By:Jeremy P. Bushnell


“Starbucks every day, huh?” Billy says.

“For hours. Hours every day.”

“That’s a lot of thinking.”

“It is. That’s the thing I’m good at. Thinking. That’s all there is left to do, really.”

“Yeah, um.” Billy’s still trying to find his grounding in this conversation. He feels a bit like he’s on an awkward date. He has begun to detect an odor, like meat left out in the sun, which he assumes is coming from Ollard, and he notices that the corduroy suit, which looked so sharp from a distance, is actually quite dirty, filthy even, going nearly translucent in spots from grease and wear.

“So,” Billy tries. “What do you think about?”

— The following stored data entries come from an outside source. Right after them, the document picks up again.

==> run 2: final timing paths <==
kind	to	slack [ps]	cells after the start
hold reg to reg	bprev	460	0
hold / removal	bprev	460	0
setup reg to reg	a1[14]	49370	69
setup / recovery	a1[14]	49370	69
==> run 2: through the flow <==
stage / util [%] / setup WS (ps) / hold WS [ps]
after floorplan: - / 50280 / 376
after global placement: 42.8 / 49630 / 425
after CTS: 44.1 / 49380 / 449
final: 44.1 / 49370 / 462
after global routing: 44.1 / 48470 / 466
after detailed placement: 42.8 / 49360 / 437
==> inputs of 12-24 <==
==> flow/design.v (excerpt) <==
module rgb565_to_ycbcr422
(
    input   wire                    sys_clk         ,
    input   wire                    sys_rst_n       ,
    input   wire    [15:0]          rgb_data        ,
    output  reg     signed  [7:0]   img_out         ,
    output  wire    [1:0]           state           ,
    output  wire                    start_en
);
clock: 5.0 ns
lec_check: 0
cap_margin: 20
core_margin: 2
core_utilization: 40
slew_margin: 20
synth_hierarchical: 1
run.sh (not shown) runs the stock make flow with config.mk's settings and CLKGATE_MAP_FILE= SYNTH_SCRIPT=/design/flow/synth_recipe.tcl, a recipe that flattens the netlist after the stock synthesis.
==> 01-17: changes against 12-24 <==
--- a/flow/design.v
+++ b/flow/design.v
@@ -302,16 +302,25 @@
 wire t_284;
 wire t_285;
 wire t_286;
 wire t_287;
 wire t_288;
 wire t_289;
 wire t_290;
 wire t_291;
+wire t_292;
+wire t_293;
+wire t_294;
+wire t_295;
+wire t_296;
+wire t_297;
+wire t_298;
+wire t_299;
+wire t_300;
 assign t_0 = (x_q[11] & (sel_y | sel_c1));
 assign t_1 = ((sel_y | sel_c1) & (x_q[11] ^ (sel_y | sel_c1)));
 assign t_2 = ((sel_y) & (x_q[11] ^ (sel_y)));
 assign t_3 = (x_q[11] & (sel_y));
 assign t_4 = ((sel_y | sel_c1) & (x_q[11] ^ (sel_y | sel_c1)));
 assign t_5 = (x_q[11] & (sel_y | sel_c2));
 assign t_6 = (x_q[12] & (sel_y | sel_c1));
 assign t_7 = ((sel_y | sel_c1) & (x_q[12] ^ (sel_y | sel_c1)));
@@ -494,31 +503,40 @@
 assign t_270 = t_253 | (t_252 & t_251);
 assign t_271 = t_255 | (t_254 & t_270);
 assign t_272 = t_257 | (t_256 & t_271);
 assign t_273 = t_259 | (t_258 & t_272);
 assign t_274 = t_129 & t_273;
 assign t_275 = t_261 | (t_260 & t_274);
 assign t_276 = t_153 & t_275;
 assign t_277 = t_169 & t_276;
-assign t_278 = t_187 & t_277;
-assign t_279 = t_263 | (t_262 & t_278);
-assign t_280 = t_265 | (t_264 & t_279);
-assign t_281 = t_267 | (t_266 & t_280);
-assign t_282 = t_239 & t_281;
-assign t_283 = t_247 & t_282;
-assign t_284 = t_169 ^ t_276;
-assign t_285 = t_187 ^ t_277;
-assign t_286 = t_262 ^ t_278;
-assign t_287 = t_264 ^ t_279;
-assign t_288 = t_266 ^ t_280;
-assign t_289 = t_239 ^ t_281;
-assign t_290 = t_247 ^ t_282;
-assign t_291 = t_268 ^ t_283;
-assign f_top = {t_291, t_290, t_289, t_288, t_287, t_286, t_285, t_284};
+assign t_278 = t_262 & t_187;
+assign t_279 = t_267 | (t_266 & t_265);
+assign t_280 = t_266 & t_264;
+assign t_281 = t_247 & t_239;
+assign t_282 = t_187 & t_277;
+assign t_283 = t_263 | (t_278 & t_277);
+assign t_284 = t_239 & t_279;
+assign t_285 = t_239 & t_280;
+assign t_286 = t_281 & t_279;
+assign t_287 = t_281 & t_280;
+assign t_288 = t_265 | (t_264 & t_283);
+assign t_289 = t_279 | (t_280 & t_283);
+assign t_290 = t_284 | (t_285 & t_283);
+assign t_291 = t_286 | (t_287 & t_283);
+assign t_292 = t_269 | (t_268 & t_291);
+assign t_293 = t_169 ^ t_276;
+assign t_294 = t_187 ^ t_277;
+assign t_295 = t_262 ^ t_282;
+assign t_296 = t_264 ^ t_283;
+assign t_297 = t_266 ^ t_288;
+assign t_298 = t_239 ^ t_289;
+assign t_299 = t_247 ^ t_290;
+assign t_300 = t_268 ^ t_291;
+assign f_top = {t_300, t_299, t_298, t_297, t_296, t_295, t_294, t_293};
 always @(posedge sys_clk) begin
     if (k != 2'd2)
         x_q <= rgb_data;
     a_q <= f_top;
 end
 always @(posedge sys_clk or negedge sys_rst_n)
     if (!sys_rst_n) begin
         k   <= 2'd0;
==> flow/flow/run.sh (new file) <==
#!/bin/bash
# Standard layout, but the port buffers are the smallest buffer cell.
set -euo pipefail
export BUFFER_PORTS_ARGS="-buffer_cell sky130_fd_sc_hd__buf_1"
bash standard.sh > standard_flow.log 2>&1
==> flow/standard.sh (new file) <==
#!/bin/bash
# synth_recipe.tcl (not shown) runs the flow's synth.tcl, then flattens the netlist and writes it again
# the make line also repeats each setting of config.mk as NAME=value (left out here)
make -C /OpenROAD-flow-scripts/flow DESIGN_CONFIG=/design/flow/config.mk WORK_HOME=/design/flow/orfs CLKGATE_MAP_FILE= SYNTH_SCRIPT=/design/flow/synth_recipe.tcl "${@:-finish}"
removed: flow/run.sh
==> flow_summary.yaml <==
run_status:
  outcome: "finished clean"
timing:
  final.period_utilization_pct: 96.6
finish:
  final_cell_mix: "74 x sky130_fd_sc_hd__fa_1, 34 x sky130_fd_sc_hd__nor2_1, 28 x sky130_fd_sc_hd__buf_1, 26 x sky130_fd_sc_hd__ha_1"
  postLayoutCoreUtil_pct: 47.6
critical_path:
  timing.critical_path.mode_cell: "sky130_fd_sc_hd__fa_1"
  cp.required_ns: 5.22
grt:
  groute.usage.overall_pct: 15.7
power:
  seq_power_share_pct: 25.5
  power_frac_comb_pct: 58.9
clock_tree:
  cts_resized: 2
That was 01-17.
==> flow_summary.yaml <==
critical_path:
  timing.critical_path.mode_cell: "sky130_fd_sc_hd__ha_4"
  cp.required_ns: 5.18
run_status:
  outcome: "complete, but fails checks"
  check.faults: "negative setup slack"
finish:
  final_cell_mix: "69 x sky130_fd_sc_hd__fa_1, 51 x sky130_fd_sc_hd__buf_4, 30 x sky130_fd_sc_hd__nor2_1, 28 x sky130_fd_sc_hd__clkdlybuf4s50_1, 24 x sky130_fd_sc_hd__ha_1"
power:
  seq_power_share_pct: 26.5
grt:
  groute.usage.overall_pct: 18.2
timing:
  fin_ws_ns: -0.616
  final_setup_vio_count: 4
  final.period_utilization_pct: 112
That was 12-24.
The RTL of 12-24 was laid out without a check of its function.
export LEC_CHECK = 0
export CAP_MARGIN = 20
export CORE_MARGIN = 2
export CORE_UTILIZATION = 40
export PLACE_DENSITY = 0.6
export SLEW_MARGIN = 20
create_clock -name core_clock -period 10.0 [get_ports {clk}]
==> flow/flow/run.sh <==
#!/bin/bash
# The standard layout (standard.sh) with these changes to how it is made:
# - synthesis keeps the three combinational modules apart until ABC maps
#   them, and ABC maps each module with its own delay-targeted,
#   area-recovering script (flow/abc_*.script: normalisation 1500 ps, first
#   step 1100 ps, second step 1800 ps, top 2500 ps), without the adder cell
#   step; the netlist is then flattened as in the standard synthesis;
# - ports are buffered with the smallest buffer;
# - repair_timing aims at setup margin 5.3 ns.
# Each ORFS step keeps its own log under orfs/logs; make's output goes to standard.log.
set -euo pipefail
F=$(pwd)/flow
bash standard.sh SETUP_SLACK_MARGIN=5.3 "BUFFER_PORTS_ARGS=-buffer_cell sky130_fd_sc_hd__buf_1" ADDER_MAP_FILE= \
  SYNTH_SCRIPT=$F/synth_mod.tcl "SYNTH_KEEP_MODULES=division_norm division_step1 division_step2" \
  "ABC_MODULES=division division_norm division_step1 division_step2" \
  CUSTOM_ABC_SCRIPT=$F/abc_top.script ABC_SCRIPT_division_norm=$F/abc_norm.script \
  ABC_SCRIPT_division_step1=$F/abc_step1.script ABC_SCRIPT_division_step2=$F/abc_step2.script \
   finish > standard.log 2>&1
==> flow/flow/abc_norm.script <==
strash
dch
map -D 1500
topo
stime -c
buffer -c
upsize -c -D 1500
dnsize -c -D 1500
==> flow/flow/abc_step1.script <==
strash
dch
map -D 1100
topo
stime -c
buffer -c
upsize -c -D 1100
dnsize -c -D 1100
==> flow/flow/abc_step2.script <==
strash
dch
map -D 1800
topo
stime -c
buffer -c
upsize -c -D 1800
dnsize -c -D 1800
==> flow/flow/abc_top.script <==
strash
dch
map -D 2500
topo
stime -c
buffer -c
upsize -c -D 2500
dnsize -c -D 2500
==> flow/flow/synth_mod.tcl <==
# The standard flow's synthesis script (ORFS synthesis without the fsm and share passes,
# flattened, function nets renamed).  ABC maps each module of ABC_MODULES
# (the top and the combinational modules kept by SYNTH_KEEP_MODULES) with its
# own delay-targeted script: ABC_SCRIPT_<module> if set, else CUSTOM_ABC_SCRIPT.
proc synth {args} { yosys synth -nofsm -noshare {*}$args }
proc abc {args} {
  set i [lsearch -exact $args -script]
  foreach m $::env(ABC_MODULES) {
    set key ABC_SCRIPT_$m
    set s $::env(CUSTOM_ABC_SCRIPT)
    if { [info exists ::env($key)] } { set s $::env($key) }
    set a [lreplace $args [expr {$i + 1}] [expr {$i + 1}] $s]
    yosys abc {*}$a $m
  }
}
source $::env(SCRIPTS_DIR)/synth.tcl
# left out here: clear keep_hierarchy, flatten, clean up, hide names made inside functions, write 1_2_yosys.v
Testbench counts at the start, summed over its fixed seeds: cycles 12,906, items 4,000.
From an optimization exercise on the open Yosys and OpenROAD flow, aimed at small area, a short achievable clock period and few clock cycles per item; shortcuts taken in it are not production practice. At most, simulation tests tie the RTL to the original design; equivalence was not proved. The RTL of runs 2 and 3 was laid out without a check of its function. In every run shown here, the design's own scripts or RTL, not TritonCTS, make the clock network. The flow treats the clock pin as an ideal source. Dropping or thinning the clock tree relies on that and would not hold on a real chip. Power and IR drop assume default switching activity.

File: flow/design.v
`timescale 1ns / 1ps
module automaton_rule(
    input  [31:0] rule,
    input  [3:0]  idx,          
    output        n0,
    output        n1);
    assign n0 = rule[{idx[3:1], 1'b0, idx[0]}];
    assign n1 = rule[{idx[3:1], 1'b1, idx[0]}];
endmodule
module automaton_pick(
    input         world_in,
    input         ch0,
    input         ch1,
    input         is_read,
    input  [12:0] wr,           
    input  [12:0] rd,           
    output        do_wr,
    output [12:0] nxt);
    assign do_wr = is_read & (world_in ? ch1 : ch0);
    assign nxt   = do_wr ? wr : rd;
endmodule
module automaton(
    input               clk,
    input               rst,
    input      [31:0]   rule,
    output reg [5:0]    row,
    output reg [5:0]    col,
    output reg          world_we,
    input               world_in,
    output reg          world_out,
    output reg          update_done);
    reg [17:0] sr;          
    reg [63:0] st;          
    reg        c0, c1;      
    reg        halo;        
    reg        first;       
    wire       is_read = ~world_we;
    wire [2:0] s_ = row[5:3];
    wire [2:0] j_ = row[2:0];
    wire       rh = halo;                       
    wire       rd = is_read & ~halo;            
    wire       col0  = (col == 6'd0);
    wire       col63 = (col == 6'd63);
    wire       j7 = (j_ == 3'd7);
    wire [2:0] sd = rh ? (col63 ? 3'd0 : 3'd7) : {2'b00, j7} + {2'b00, ~is_read & col63};
    wire [5:0] nr_row = {s_ + sd, rh ? j_ : j_ + 3'd1};
    wire [5:0] nr_col = col + {5'd0, ~rd};
    wire       nr_halo = ~rh & j7;
    wire       mW    = rd ? (col == 6'd1) : col0;              
    wire       mN    = rh & (s_ == 3'd1);
    wire       mS    = ~rh & (j_ == 3'd6) & ((rd & col0) ? (s_ == 3'd0) : (s_ == 3'd7));
    wire       tS = is_read ? sr[6]  : sr[7];
    wire       tC = is_read ? sr[7]  : sr[8];
    wire       tN = is_read ? sr[8]  : sr[9];
    wire       tW = is_read ? sr[16] : sr[17];
    wire       bN = (rh ? st[63] : tN) & ~mN;
    wire       bW = tW & ~mW;
    wire       bS = tS & ~mS;
    wire       n0, n1;
    automaton_rule lut(.rule(rule), .idx({bN, bW, tC, bS}), .n0(n0), .n1(n1));
    wire       valid = ~halo & ~(first & col0);
    wire       ch0 = valid & (c0 ^ sr[8]);
    wire       ch1 = valid & ((col0 ? c0 : c1) ^ sr[8]);
    wire [5:0] wr_row = {col0 ? s_ - 3'd1 : s_, j_};
    wire       do_wr;
    wire [5:0] n_row, n_col;
    wire       n_halo;
    automaton_pick pick(.world_in(world_in), .ch0(ch0), .ch1(ch1),
                        .is_read(is_read & ~rst),
                        .wr({wr_row, col - 6'd1, 1'b0}),
                        .rd(rst ? 13'd0 : {nr_row, nr_col, nr_halo}),
                        .do_wr(do_wr), .nxt({n_row, n_col, n_halo}));
    always @(posedge clk) begin
        if (is_read)
            sr <= {sr[16:0], world_in};
        if (halo)
            st <= {st[62:0], sr[0]};
        world_out <= ~sr[8];
        row <= n_row;
        col <= n_col;
        halo <= n_halo;
        world_we <= do_wr;
        c0 <= n0;
        c1 <= n1;
        if (rst) begin
            first <= 1'b1;
            update_done <= 1'b0;
        end else begin
            first <= first & col0;
            update_done <= halo & ~first & (s_ == 3'd1) & col0;
        end
    end
endmodule
File: flow/flow/run.sh
#!/bin/bash
set -euo pipefail
bash standard.sh SYNTH_SCRIPT=$(pwd)/flow/synth_own.tcl SETUP_SLACK_MARGIN=7.3 BUFFER_PORTS_ARGS="-buffer_cell sky130_fd_sc_hd__buf_1" PRE_CTS_TCL=$(pwd)/flow/own_cts.tcl POST_CTS_TCL=$(pwd)/flow/own_post_cts.tcl  finish > standard.log 2>&1
File: flow/flow/abc_own.script
strash
dch
map -a
mfs2
strash
dch
map -a
topo
stime -c
buffer -c
upsize -c
dnsize -c
File: flow/flow/own_cts.tcl
# Own clock tree, sourced as PRE_CTS_TCL. The clock port drives 4 (or, with
# OWN_CTS_NBUF=3, 3) clock buffers directly, and each buffer drives the clock
# pins of one group of flip-flops. With OWN_CTS_INV1 and OWN_CTS_INV2 set, each buffer is instead a
# pair of inverters: the port drives the first, the first drives only the
# second, and the second drives the group. The groups come from two cuts of
# the placed flip-flops: one across x or y, then one across each half the
# other way. The cut positions are searched so that the group with the
# largest estimated load (pin capacitance plus the wire of a minimum spanning
# tree) is as light as it can be. Every flip-flop is the same number of stages
# from the clock port.
# The tree is built in place of TritonCTS, that is after the CTS step's
# repair_clock_inverters (which would otherwise copy the inverters next to
# every flip-flop); the rest of the CTS step (legalisation, repair_timing)
# runs as usual.

# estimated load of a group in fF: 1.8 fF per clock pin, 0.12 fF per um of
# the minimum spanning tree over the pins (Prim)
proc own_cts_cost {pts} {
  set n [llength $pts]
  if {$n == 0} { return 0 }
  set xs [lmap p $pts {lindex $p 0}]
  set ys [lmap p $pts {lindex $p 1}]
  set in [lrepeat $n 0]
  set d [lrepeat $n 1e18]
  lset d 0 0
  set tot 0.0
  for {set k 0} {$k < $n} {incr k} {
    set best -1; set bd 1e18
    for {set i 0} {$i < $n} {incr i} {
      if {![lindex $in $i] && [lindex $d $i] < $bd} { set bd [lindex $d $i]; set best $i }
    }
    lset in $best 1
    set tot [expr {$tot + $bd}]
    set bx [lindex $xs $best]; set by [lindex $ys $best]
    for {set i 0} {$i < $n} {incr i} {
      if {![lindex $in $i]} {
        set dd [expr {abs([lindex $xs $i] - $bx) + abs([lindex $ys $i] - $by)}]
        if {$dd < [lindex $d $i]} { lset d $i $dd }
      }
    }
  }
  return [expr {1.8 * $n + 0.12 * $tot}]
}

# cut a list of {x y iterm} at fraction f along axis (0: x, 1: y)
proc own_cts_cut {pts axis f} {
  set pts [lsort -real -index $axis $pts]
  set k [expr {int(round([llength $pts] * $f))}]
  return [list [lrange $pts 0 [expr {$k - 1}]] [lrange $pts $k end]]
}

proc own_cts_build {} {
  set db [ord::get_db]
  set block [ord::get_db_block]
  set bufcell sky130_fd_sc_hd__clkbuf_16
  if {[info exists ::env(OWN_CTS_BUF)]} { set bufcell $::env(OWN_CTS_BUF) }
  set master [$db findMaster $bufcell]
  set inv1 ""
  if {[info exists ::env(OWN_CTS_INV1)] && [info exists ::env(OWN_CTS_INV2)]} {
    set inv1 [$db findMaster $::env(OWN_CTS_INV1)]
    set inv2 [$db findMaster $::env(OWN_CTS_INV2)]
  }
  set clknet [$block findNet clk]
  set dbu [$block getDbUnitsPerMicron]

  set sinks {}
  foreach it [$clknet getITerms] {
    set bb [[$it getInst] getBBox]
    set x [expr {([$bb xMin] + [$bb xMax]) / 2.0 / $dbu}]
    set y [expr {([$bb yMin] + [$bb yMax]) / 2.0 / $dbu}]
    lappend sinks [list $x $y $it]
  }
  puts "own_cts: [llength $sinks] clock sinks"

  set nbuf 4
  if {[info exists ::env(OWN_CTS_NBUF)]} { set nbuf $::env(OWN_CTS_NBUF) }
  set fracs {0.38 0.40 0.42 0.44 0.46 0.48 0.50 0.52 0.54 0.56 0.58 0.60 0.62}
  set best {}
  set bestcost 1e18
  foreach axis {0 1} {
    if {$nbuf == 4} {
      # two halves, each cut in two the other way
      foreach f1 $fracs {
        set sub {}
        set worst 0
        foreach h [own_cts_cut $sinks $axis $f1] {
          set hb {}; set hc 1e18
          foreach f2 $fracs {
            set q [own_cts_cut $h [expr {1 - $axis}] $f2]
            set c [expr {max([own_cts_cost [lindex $q 0]], [own_cts_cost [lindex $q 1]])}]
            if {$c < $hc} { set hc $c; set hb $q }
          }
          lappend sub {*}$hb
          set worst [expr {max($worst, $hc)}]
        }
        if {$worst < $bestcost} { set bestcost $worst; set best $sub }
      }
    } else {
      # a third on one side, the rest cut in two the other way
      foreach f1 {0.28 0.30 0.32 0.34 0.36 0.38 0.62 0.64 0.66 0.68 0.70 0.72} {
        set cut [own_cts_cut $sinks $axis $f1]
        set small [expr {$f1 < 0.5 ? 0 : 1}]
        set one [lindex $cut $small]
        set rest [lindex $cut [expr {1 - $small}]]
        set c1 [own_cts_cost $one]
        foreach f2 $fracs {
          set q [own_cts_cut $rest [expr {1 - $axis}] $f2]
          set c [expr {max($c1, [own_cts_cost [lindex $q 0]], [own_cts_cost [lindex $q 1]])}]
          if {$c < $bestcost} { set bestcost $c; set best [list $one {*}$q] }
        }
      }
    }
  }
  puts "own_cts: worst estimated group load [format %.1f $bestcost] fF"

  set i 0
  foreach g $best {
    set sx 0.0; set sy 0.0
    foreach p $g { set sx [expr {$sx + [lindex $p 0]}]; set sy [expr {$sy + [lindex $p 1]}] }
    set cx [expr {int($sx / [llength $g] * $dbu)}]
    set cy [expr {int($sy / [llength $g] * $dbu)}]
    set net [odb::dbNet_create $block "clknet_own_$i"]
    $net setSigType CLOCK
    if {$inv1 eq ""} {
      set inst [odb::dbInst_create $block $master "clkbuf_own_$i"]
      [$inst findITerm A] connect $clknet
      [$inst findITerm X] connect $net
      set placed [list $inst]
    } else {
      set a [odb::dbInst_create $block $inv1 "clkinv_own_a$i"]
      set b [odb::dbInst_create $block $inv2 "clkinv_own_b$i"]
      set mid [odb::dbNet_create $block "clknet_own_m$i"]
      $mid setSigType CLOCK
      [$a findITerm A] connect $clknet
      [$a findITerm Y] connect $mid
      [$b findITerm A] connect $mid
      [$b findITerm Y] connect $net
      set placed [list $b $a]
    }
    foreach p $g {
      set it [lindex $p 2]
      $it disconnect
      $it connect $net
    }
    set dx 0
    foreach inst $placed {
      $inst setLocation [expr {$cx + $dx}] $cy
      $inst setPlacementStatus PLACED
      set dx [expr {$dx + [[$inst getMaster] getWidth]}]
    }
    puts "own_cts: group $i at ($cx, $cy): [llength $g] sinks, estimated [format %.1f [own_cts_cost $g]] fF"
    incr i
  }
}

# With OWN_OUTBUF set, the port buffers of the outputs (which start as buf_1,
# like those of the inputs) are swapped for that buffer before the tree is
# built; the CTS step's legalisation places them.
proc own_outbuf {} {
  if {![info exists ::env(OWN_OUTBUF)]} { return }
  set block [ord::get_db_block]
  set master [[ord::get_db] findMaster $::env(OWN_OUTBUF)]
  foreach bt [$block getBTerms] {
    if {[$bt getIoType] ne "OUTPUT"} { continue }
    set drv [[$bt getNet] getFirstOutput]
    if {$drv eq "NULL" || $drv eq ""} { continue }
    set inst [$drv getInst]
    if {[string match "*buf_1" [[$inst getMaster] getName]]} {
      $inst swapMaster $master
    }
  }
}

rename clock_tree_synthesis tritoncts_unused
proc clock_tree_synthesis {args} {
  own_outbuf
  own_cts_build
  puts "own_cts: clock tree built by own_cts.tcl, TritonCTS skipped"
  set_propagated_clock [all_clocks]
}
File: flow/flow/own_post_cts.tcl
# Sourced as POST_CTS_TCL, after the CTS step's repair_timing. For each output
# port driven (through its port buffer) by a flip-flop that also drives other
# logic, the other loads are moved behind a new buffer, so that the flip-flop
# drives only the port buffer and that buffer; the port buffer becomes
# OWN_OUTBUF (buf_2). The cells are then legalised again.
proc own_split_outputs {} {
  set db [ord::get_db]
  set block [ord::get_db_block]
  set outbuf [$db findMaster [expr {[info exists ::env(OWN_OUTBUF)] ? $::env(OWN_OUTBUF) : "sky130_fd_sc_hd__buf_2"}]]
  set splitbuf [$db findMaster [expr {[info exists ::env(OWN_SPLITBUF)] ? $::env(OWN_SPLITBUF) : "sky130_fd_sc_hd__buf_1"}]]
  set n 0
  foreach bt [$block getBTerms] {
    if {[$bt getIoType] ne "OUTPUT"} { continue }
    set drv [[$bt getNet] getFirstOutput]
    if {$drv eq "NULL" || $drv eq ""} { continue }
    set ob [$drv getInst]
    if {![string match "*buf*" [[$ob getMaster] getName]]} { continue }
    if {[[$ob getMaster] getArea] < [$outbuf getArea]} { $ob swapMaster $outbuf }
    set qnet [[$ob findITerm A] getNet]
    set qdrv [$qnet getFirstOutput]
    if {$qdrv eq "NULL" || $qdrv eq ""} { continue }
    if {![string match "*df*" [[[$qdrv getInst] getMaster] getName]]} { continue }
    set others {}
    foreach it [$qnet getITerms] {
      if {[$it isOutputSignal]} { continue }
      if {[$it getInst] eq $ob} { continue }
      lappend others $it
    }
    if {[llength $others] == 0} { continue }
    set sb [odb::dbInst_create $block $splitbuf "split_own_$n"]
    set snet [odb::dbNet_create $block "split_own_net_$n"]
    [$sb findITerm A] connect $qnet
    [$sb findITerm X] connect $snet
    foreach it $others { $it disconnect; $it connect $snet }
    set loc [[$qdrv getInst] getLocation]
    $sb setLocation [lindex $loc 0] [lindex $loc 1]
    $sb setPlacementStatus PLACED
    incr n
  }
  puts "own_post_cts: split the loads of $n output flip-flops"
}
own_split_outputs
estimate_parasitics -placement
detailed_placement
check_placement -verbose
File: flow/flow/synth_own.tcl
# The standard synthesis script (synth_recipe.tcl), with one change to the
# ABC mapping: the top module and the rule lookup are mapped with
# abc_own.script (beside this file: map -a and mfs2, for area), and the module
# that carries the late inputs world_in and rst (automaton_pick) with ORFS's
# own script (abc_area.script, or abc_speed.script with OWN_ABC_PICK=speed).
# Registers, their names and their cell types are the standard synthesis's.
set own_abc_script [file normalize [file join [file dirname [info script]] abc_own.script]]
proc synth {args} { yosys synth -nofsm -noshare {*}$args }
proc abc {args} {
  set i [lsearch -exact $args -script]
  if {$i < 0} { yosys abc {*}$args; return }
  set own $args
  lset own [expr {$i + 1}] $::own_abc_script
  yosys abc {*}$own automaton automaton_rule
  set late $args
  if {[info exists ::env(OWN_ABC_PICK)] && $::env(OWN_ABC_PICK) eq "speed"} {
    lset late [expr {$i + 1}] $::env(SCRIPTS_DIR)/abc_speed.script
  }
  yosys abc {*}$late automaton_pick
}
source $::env(SCRIPTS_DIR)/synth.tcl
# left out here: clear keep_hierarchy, flatten, clean up, hide names made inside functions, write 1_2_yosys.v
File: flow/standard.sh
#!/bin/bash
# synth_recipe.tcl (not shown) runs the flow's synth.tcl, then flattens the netlist and writes it again
# the make line also repeats each setting of config.mk as NAME=value (left out here)
make -C /OpenROAD-flow-scripts/flow DESIGN_CONFIG=/design/flow/config.mk WORK_HOME=/design/flow/orfs CLKGATE_MAP_FILE= SYNTH_SCRIPT=/design/flow/synth_recipe.tcl "${@:-finish}"
File: flow/config.mk
export PLATFORM = sky130hd
export DESIGN_NAME = automaton
export DESIGN_NICKNAME = automaton
export VERILOG_FILES = /design/flow/design.v
export SDC_FILE = /design/flow/constraint.sdc
export NUM_CORES = 8
export LEC_CHECK = 0
export ABC_AREA = 1
export CAP_MARGIN = 20
export CORE_MARGIN = 2
export CORE_UTILIZATION = 50
export GPL_ROUTABILITY_DRIVEN = 1
export GPL_TIMING_DRIVEN = 1
export PLACE_DENSITY = 0.6
export SLEW_MARGIN = 20
export SYNTH_HIERARCHICAL = 1
File: flow/constraint.sdc
create_clock -name core_clock -period 10.0 [get_ports {clk}]
set_input_delay 2.0000 -clock core_clock [delete_from_list [all_inputs] [get_ports {clk}]]
set_output_delay 2.0000 -clock core_clock [all_outputs]
set_load 0.01 [all_outputs]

Ollard makes a sucking sound with his mouth before he answers. “What do I think about,” he says. “I think about the world. The world and all that is in it.”

“Okay,” Billy says. “That’s cool.”

“Is it?”

“Sure.”

“I don’t think so,” Ollard says. “I don’t think the world is cool.”

“No?”

“No. I think—and I have considered the problem at some length—that the world, ultimately, is repulsive.”

“Okay,” Billy says.

“It’s not okay,” Ollard says. “I am grateful to this place, though. To Starbucks. It helped me to think, during this time. It helped me to focus. It reminded me. Every day. Of the world. Of just how little the world has to offer.”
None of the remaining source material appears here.